"Well, if I can't smack my lips, there's always the alternative of smacking him."

Mr. Ronald laughed. "Not allowed," he announced regretfully. "My sister won't have it. Radcliffe is to be guided 'by love alone.'"

"Whose love, please? His or mine?"

Again Mr. Ronald laughed. "Now you've got me!" he admitted. "Perhaps a little of both. Do you think you could supply your share? I have no doubt of your being able to secure his."

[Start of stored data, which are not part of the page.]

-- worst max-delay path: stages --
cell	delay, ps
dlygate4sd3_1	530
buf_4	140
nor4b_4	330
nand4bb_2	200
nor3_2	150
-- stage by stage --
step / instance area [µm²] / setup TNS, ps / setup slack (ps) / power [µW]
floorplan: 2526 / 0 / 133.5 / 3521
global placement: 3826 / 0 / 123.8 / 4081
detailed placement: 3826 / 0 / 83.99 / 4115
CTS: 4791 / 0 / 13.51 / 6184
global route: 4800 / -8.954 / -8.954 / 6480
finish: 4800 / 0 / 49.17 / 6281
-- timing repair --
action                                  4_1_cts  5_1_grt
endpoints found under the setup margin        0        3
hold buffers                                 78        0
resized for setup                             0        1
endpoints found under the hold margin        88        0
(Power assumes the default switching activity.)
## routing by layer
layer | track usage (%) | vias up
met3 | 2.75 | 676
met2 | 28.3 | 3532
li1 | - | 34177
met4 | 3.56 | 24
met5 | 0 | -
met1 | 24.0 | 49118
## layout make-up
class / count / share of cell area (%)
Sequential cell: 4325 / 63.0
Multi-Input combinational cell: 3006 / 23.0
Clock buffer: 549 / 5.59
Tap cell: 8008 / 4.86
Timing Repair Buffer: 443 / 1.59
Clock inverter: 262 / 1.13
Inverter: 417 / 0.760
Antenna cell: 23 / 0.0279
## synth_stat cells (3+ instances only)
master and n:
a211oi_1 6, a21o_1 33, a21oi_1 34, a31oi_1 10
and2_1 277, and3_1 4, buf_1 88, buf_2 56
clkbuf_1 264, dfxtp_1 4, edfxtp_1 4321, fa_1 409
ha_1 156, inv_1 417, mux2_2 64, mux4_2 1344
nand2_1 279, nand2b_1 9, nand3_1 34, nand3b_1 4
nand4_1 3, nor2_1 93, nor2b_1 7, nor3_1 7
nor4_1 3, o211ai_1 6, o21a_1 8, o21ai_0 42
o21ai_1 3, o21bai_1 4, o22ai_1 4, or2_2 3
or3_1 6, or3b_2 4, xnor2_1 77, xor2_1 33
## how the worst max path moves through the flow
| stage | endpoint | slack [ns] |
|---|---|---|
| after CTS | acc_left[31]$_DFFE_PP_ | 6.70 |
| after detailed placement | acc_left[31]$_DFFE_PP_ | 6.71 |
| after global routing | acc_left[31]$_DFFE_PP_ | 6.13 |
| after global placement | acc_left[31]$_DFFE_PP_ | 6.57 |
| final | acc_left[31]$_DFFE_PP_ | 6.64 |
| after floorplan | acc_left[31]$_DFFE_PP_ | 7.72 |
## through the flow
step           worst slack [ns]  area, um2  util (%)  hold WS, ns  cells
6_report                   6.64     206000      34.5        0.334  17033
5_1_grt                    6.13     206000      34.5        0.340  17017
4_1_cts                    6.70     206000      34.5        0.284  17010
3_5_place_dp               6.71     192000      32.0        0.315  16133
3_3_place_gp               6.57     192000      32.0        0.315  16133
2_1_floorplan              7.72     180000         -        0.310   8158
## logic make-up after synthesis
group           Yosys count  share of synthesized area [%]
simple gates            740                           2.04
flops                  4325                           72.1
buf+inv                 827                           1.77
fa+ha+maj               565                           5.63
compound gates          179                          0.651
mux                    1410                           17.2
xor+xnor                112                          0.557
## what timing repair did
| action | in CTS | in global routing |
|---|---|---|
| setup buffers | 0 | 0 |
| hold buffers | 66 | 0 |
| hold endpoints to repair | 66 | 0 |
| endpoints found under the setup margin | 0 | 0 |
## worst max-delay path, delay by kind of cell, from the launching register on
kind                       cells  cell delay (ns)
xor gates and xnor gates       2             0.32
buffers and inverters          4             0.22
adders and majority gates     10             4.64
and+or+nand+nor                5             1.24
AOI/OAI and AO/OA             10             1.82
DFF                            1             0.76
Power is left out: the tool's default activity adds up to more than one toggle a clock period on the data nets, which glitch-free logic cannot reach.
**config.mk**
```make
export PLATFORM = sky130hd
export DESIGN_NAME = mv_step_counter
export DESIGN_NICKNAME = d
export VERILOG_FILES = /design/src/verilog/mv_pkg.sv /design/src/verilog/mv_step_counter.sv
export VERILOG_INCLUDE_DIRS = /design/src /design/src/include
export SDC_FILE = /design/constraint.sdc
export NUM_CORES = 1
export LEC_CHECK = 0
export BUFFER_PORTS_ARGS = -buffer_cell sky130_fd_sc_hd__buf_2
export CAP_MARGIN = 5
export CORE_MARGIN = 10
export CORE_UTILIZATION = 40
export CTS_BUF_LIST = sky130_fd_sc_hd__clkbuf_16
export CTS_CLUSTER_SIZE = 30
export DETAILED_ROUTE_END_ITERATION = 12
export PLACE_DENSITY = 0.87
export SLEW_MARGIN = 20
export SYNTH_ARGS = -nofsm -noshare
export SYNTH_HDL_FRONTEND = slang
export SYNTH_SLANG_ARGS = --single-unit
```
**constraint.sdc**
```tcl
create_clock -name clk -period 2 [get_ports clk]
set_input_delay 0.4 -clock clk [delete_from_list [all_inputs] [get_ports clk]]
set_output_delay 0.4 -clock clk [all_outputs]
set_load 0.01 [all_outputs]
```
==> src/logic/rv_result.sv <==
`timescale 1ns/1ps
`include "rv_params.svh"

module rv_result
    import rv_pkg::*;
(
    input  logic      clk_i,
    input  logic      arst_n_i,
    input  logic      ex_mem_valid_i,
    input  rv32i_reg  ex_mem_rd_i,
    input  logic      ex_mem_reg_write_i,
    input  logic      ex_mem_mem_read_i,
    input  logic      ex_mem_mem_write_i,
    input  rv32i_word ex_mem_alu_result_i,
    input  rv32i_word ex_mem_store_data_i,
    input  fwd_sel_t  fwd_c_i,
    output logic      wb_we_o,
    output rv32i_reg  wb_rd_o,
    output rv32i_word wb_data_o,
    output logic      wb_valid_o
);

    localparam int AW = $clog2(`RV_DMEM_WORDS);

    rv32i_word       dmem [`RV_DMEM_WORDS];
    logic [AW-1:0]   addr;
    rv32i_word       store_value;
    rv32i_word       load_data;

    // word index, upper address bits wrap
    assign addr = ex_mem_alu_result_i[AW+1:2];

    // load in WB feeding a store right behind it
    assign store_value = (fwd_c_i == mem_wb) ? wb_data_o : ex_mem_store_data_i;
    assign load_data   = dmem[addr];

    always_ff @(posedge clk_i or negedge arst_n_i) begin
        if (!arst_n_i) begin
            for (int i = 0; i < `RV_DMEM_WORDS; i++) begin
                dmem[i] <= '0;
            end
        end else if (ex_mem_valid_i && ex_mem_mem_write_i) begin
            dmem[addr] <= store_value;
        end
    end

    always_ff @(posedge clk_i or negedge arst_n_i) begin
        if (!arst_n_i) begin
            wb_we_o <= 1'b0;
        end else begin
            wb_we_o <= ex_mem_valid_i && ex_mem_reg_write_i;
        end
    end

    always_ff @(posedge clk_i) begin
        wb_rd_o   <= ex_mem_rd_i;
        wb_data_o <= ex_mem_mem_read_i ? load_data : ex_mem_alu_result_i;
    end

    // x0 writes are dropped here and in the register file
    assign wb_valid_o = wb_we_o && (wb_rd_o != '0);

    a_word_aligned: assert property (@(posedge clk_i) disable iff (!arst_n_i)
        (ex_mem_valid_i && (ex_mem_mem_read_i || ex_mem_mem_write_i))
            |-> (ex_mem_alu_result_i[1:0] == 2'b00))
        else $error("misaligned data memory access");

endmodule
$ cat src/logic/rv_params.svh
`ifndef RV_PARAMS_SVH
`define RV_PARAMS_SVH

// architectural data width
`define RV_XLEN 32

// integer register count, x0 included
`define RV_NREGS 32

// data memory depth in words, kept a power of two
`define RV_DMEM_WORDS 64

`endif

$ cat src/logic/rv_pkg.sv
`include "rv_params.svh"

package rv_pkg;

    typedef logic [4:0] rv32i_reg;
    typedef logic [`RV_XLEN-1:0] rv32i_word;

    typedef enum logic [2:0] {
        alu_add,
        alu_sub,
        alu_and,
        alu_or,
        alu_xor,
        alu_slt
    } alu_op_t;

    // operand source at the ALU inputs
    // for store data, id_ex means the value captured in EX is kept
    typedef enum logic [1:0] {
        id_ex,
        ex_mem,
        mem_wb
    } fwd_sel_t;

    // major opcodes of the supported subset
    localparam logic [6:0] op_reg   = 7'b0110011;
    localparam logic [6:0] op_imm   = 7'b0010011;
    localparam logic [6:0] op_load  = 7'b0000011;
    localparam logic [6:0] op_store = 7'b0100011;

endpackage
File: config.mk
export PLATFORM = sky130hd
export DESIGN_NAME = rv_decode
export DESIGN_NICKNAME = d
export VERILOG_FILES = /design/src/logic/rv_pkg.sv /design/src/logic/rv_regfile.sv /design/src/logic/rv_decode.sv
export VERILOG_INCLUDE_DIRS = /design/src /design/src/logic
export SDC_FILE = /design/constraint.sdc
export NUM_CORES = 2
export LEC_CHECK = 0
export BUFFER_PORTS_ARGS = -buffer_cell sky130_fd_sc_hd__buf_2
export CAP_MARGIN = 5
export CORE_AREA = 5 5 344 346
export CTS_BUF_LIST = sky130_fd_sc_hd__clkbuf_16
export CTS_CLUSTER_DIAMETER = 60
export DETAILED_ROUTE_END_ITERATION = 10
export DIE_AREA = 0 0 349 351
export HOLD_SLACK_MARGIN = 0.1
export MAX_ROUTING_LAYER = met4
export PLACE_DENSITY_LB_ADDON = 0.15
export SLEW_MARGIN = 20
export SYNTH_ARGS = -nofsm -noshare
export SYNTH_HDL_FRONTEND = slang
export SYNTH_HIERARCHICAL = 1
export SYNTH_SLANG_ARGS = --single-unit
File: constraint.sdc
create_clock -name clk_i -period 1.8 [get_ports clk_i]
set_clock_uncertainty 0.05 [all_clocks]
set_input_delay 0 -clock clk_i [delete_from_list [all_inputs] [get_ports clk_i]]
set_output_delay 0 -clock clk_i [all_outputs]
set_load 0.005 [all_outputs]
===== config.mk =====
export PLATFORM = sky130hd
export DESIGN_NAME = ex_stage
export DESIGN_NICKNAME = d
export VERILOG_FILES = /design/src/ex_isa_pkg.sv /design/src/ex_types_pkg.sv /design/src/branch_unit.sv /design/src/cla_adder.sv /design/src/ex_result_reg.sv /design/src/ex_stage.sv /design/src/int_alu.sv /design/src/op_decoder.sv
export SDC_FILE = /design/constraint.sdc
export NUM_CORES = 2
export LEC_CHECK = 0
export ABC_AREA = 1
export ABC_CLOCK_PERIOD_IN_PS = 3650
export BUFFER_PORTS_ARGS = -buffer_cell sky130_fd_sc_hd__buf_2
export CAP_MARGIN = 5
export CORE_UTILIZATION = 65
export DETAILED_ROUTE_END_ITERATION = 8
export PLACE_DENSITY_LB_ADDON = 0.12
export SKIP_CTS_REPAIR_TIMING = 1
export SLEW_MARGIN = 20
export SYNTH_ARGS = -nofsm -noshare
export SYNTH_HDL_FRONTEND = slang
export SYNTH_HIERARCHICAL = 1
export SYNTH_SLANG_ARGS = --single-unit

===== constraint.sdc =====
create_clock -name clk -period 3.65 [get_ports clk]
set_clock_uncertainty 0.2 [all_clocks]
set_input_delay 0.365 -clock clk [delete_from_list [all_inputs] [get_ports clk]]
set_output_delay 0.365 -clock clk [all_outputs]
set_load 0.02 [all_outputs]
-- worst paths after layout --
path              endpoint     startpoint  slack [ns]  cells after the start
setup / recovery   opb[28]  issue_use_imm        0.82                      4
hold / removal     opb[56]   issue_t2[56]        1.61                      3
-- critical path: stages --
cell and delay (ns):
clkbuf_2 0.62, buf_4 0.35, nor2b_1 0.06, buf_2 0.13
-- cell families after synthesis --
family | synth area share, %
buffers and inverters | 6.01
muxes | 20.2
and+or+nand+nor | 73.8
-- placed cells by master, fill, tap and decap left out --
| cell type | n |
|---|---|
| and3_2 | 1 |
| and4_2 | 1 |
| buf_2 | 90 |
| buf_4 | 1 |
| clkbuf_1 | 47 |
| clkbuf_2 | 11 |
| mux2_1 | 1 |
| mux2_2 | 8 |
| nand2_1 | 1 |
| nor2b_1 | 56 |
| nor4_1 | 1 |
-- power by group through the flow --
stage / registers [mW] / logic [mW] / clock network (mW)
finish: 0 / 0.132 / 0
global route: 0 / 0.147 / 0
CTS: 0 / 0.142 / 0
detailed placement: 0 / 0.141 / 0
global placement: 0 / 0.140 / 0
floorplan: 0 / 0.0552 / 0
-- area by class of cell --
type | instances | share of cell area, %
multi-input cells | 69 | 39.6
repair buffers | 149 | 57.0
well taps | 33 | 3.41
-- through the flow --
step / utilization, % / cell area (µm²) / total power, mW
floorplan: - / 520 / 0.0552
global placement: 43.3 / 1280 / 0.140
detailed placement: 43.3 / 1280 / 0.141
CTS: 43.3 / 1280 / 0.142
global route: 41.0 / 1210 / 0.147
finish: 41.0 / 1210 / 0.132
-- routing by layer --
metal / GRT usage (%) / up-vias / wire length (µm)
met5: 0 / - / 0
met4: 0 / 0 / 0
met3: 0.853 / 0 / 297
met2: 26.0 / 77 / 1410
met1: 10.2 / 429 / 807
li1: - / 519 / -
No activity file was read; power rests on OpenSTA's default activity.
`src/verilog/fu_settings.svh`:
```
`ifndef FU_SETTINGS_SVH
`define FU_SETTINGS_SVH

// datapath width in bits
`define FU_WORD_BITS 64

// reorder buffer entries
`define FU_NUM_ROB 16

// physical registers, sets the tag width
`define FU_NUM_PR 32

// multiplier pipeline depth, must divide the word width
`define FU_NUM_MULT_STAGE 4

`endif

```
`src/verilog/fu_pkg.sv`:
```
`include "fu_settings.svh"

package fu_pkg;

  // one data value on the datapath
  typedef logic [`FU_WORD_BITS-1:0] word_t;

  // rob entry index
  typedef logic [$clog2(`FU_NUM_ROB)-1:0] rob_idx_t;

  // physical destination register
  typedef logic [$clog2(`FU_NUM_PR)-1:0] tag_t;

  // 8-bit literal, zero extended when used
  typedef logic [7:0] lit_t;

  // integer operations
  typedef enum logic [4:0] {
    ADDQ,
    SUBQ,
    AND,
    BIC,
    BIS,
    ORNOT,
    XOR,
    EQV,
    SRL,
    SLL,
    SRA,
    CMPULT,
    CMPEQ,
    CMPULE,
    CMPLT,
    CMPLE,
    MULQ
  } fu_func_t;

endpackage

```
`src/verilog/cdb_arbiter.sv`:
```
module cdb_arbiter (
  input  logic             clock,
  input  logic             reset,
  input  logic             alu_load,
  input  fu_pkg::word_t    alu_result,
  input  fu_pkg::tag_t     alu_tag,
  input  fu_pkg::rob_idx_t alu_rob,
  input  logic             mult_valid,
  input  fu_pkg::word_t    mult_value,
  input  fu_pkg::tag_t     mult_tag,
  input  fu_pkg::rob_idx_t mult_rob,
  input  logic             rollback_en,
  input  fu_pkg::rob_idx_t rollback_idx,
  input  logic             cdb_ready,
  output logic             alu_slot_free,
  output logic             mult_take,
  output logic             cdb_valid,
  output fu_pkg::word_t    cdb_value,
  output fu_pkg::tag_t     cdb_tag,
  output fu_pkg::rob_idx_t cdb_rob
);

  import fu_pkg::*;

  logic     alu_full, mult_full, alu_sticky;
  word_t    alu_val_q, mult_val_q;
  tag_t     alu_tag_q, mult_tag_q;
  rob_idx_t alu_rob_q, mult_rob_q;
  logic     sel_mult, alu_drain, mult_drain, alu_kill, mult_kill;

  // mult first, unless an alu result is already stuck on the bus
  assign sel_mult = mult_full && !(alu_sticky && alu_full);

  assign cdb_valid = alu_full || mult_full;
  assign cdb_value = sel_mult ? mult_val_q : alu_val_q;
  assign cdb_tag   = sel_mult ? mult_tag_q : alu_tag_q;
  assign cdb_rob   = sel_mult ? mult_rob_q : alu_rob_q;

  assign mult_drain = mult_full && sel_mult && cdb_ready;
  assign alu_drain  = alu_full && !sel_mult && cdb_ready;
  assign mult_kill  = rollback_en && (mult_rob_q == rollback_idx);
  assign alu_kill   = rollback_en && (alu_rob_q == rollback_idx);

  // free now or emptied at this edge
  assign alu_slot_free = !alu_full || alu_drain;
  assign mult_take     = mult_valid && (!mult_full || mult_drain);

  always_ff @(posedge clock) begin
    if (reset) begin
      alu_full   <= 1'b0;
      mult_full  <= 1'b0;
      alu_sticky <= 1'b0;
    end else begin
      // a load on the same edge wins over any clear
      alu_full   <= alu_load || (alu_full && !alu_drain && !alu_kill);
      mult_full  <= mult_take || (mult_full && !mult_drain && !mult_kill);
      // alu result shown but not taken keeps the bus next cycle
      alu_sticky <= cdb_valid && !sel_mult && !cdb_ready;
    end
  end

  // result payloads
  always_ff @(posedge clock) begin
    if (alu_load) begin
      alu_val_q <= alu_result;
      alu_tag_q <= alu_tag;
      alu_rob_q <= alu_rob;
    end
    if (mult_take) begin
      mult_val_q <= mult_value;
      mult_tag_q <= mult_tag;
      mult_rob_q <= mult_rob;
    end
  end

endmodule

```
## config.mk

```make
export PLATFORM = sky130hd
export DESIGN_NAME = spi_flash_top
export DESIGN_NICKNAME = d
export VERILOG_FILES = /design/src/verilog/spi_flash_pkg.sv /design/src/verilog/flash_req_if.sv /design/src/verilog/spi_flash_top.sv /design/src/verilog/spi_flash_shifter.sv /design/src/verilog/flash_req_arbiter.sv /design/src/verilog/cache_read_port.sv /design/src/verilog/flash_regs.sv
export SDC_FILE = /design/constraint.sdc
export NUM_CORES = 1
export LEC_CHECK = 0
export BUFFER_PORTS_ARGS = -buffer_cell sky130_fd_sc_hd__buf_2
export CAP_MARGIN = 20
export CORE_UTILIZATION = 60
export CTS_CLUSTER_DIAMETER = 200
export CTS_CLUSTER_SIZE = 10
export DETAILED_ROUTE_END_ITERATION = 16
export PLACE_DENSITY = 0.9
export SLEW_MARGIN = 20
export SYNTH_ARGS = -nofsm -noshare
export SYNTH_HDL_FRONTEND = slang
export SYNTH_SLANG_ARGS = --single-unit
```

## constraint.sdc

```tcl
create_clock -name clk -period 6.8 [get_ports clk]
set_input_delay 0.68 -clock clk [delete_from_list [all_inputs] [get_ports clk]]
set_output_delay 0.68 -clock clk [all_outputs]
set_load 0.005 [all_outputs]
```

"I like children. We've always managed to hit it off pretty well, the kiddies and I, but, of course, I can't guarantee anything definite in connection with your little boy, because, you see, I've never been a governess before. I've only had to do with youngsters who've come a-visiting, or else the small, lower East-siders at the Settlement. But I'll promise to do my best."

"'Who does the best his circumstance allows, does well, acts nobly. Angles could no more,' as I wrote in my sister's autograph-album when I was a boy," announced Mr. Ronald gravely.

Claire smiled over at him with appreciation. "I'd love to come and try," she said heartily.

She did not realize she had lost all sensation of alarm, had forgotten her altered position, that she was no longer one whom these people would regard as their social equal. She was talking as one talks to a friend.

"And if Radcliffe doesn't get on—if he doesn't improve, I should say—if you don't like me, you can always send me away, you know."

For a very long moment Mr. Ronald sat silent. So long a moment, indeed, that Claire, waiting in growing suspense for his answer, suddenly remembered all those things she had forgotten, and her earlier embarrassment returned with a wave of bitter self-reproach. She accused herself of having been too free. She had overstepped her privilege. It was not apparent to her that he was trying to visualize the picture she had drawn, the possibility of his not liking her and sending her away, you know, and that, to his utter consternation, he found it was something he could not in the least conceive of himself as doing. That, on the contrary, the vision of her going away for any reason, of her passing out of his life, now she had once stepped into it, left him with a chill sensation in the cardiac region that was as unexpected as it was disturbing. When he spoke at last, it was with a quick, authoritative brevity that seemed to Claire to bear out her apprehension, and prove he thought she had forgotten her place, her new place as "hired help," and must be checked lest she presume on good nature and take a tone to her employers that was not to be tolerated.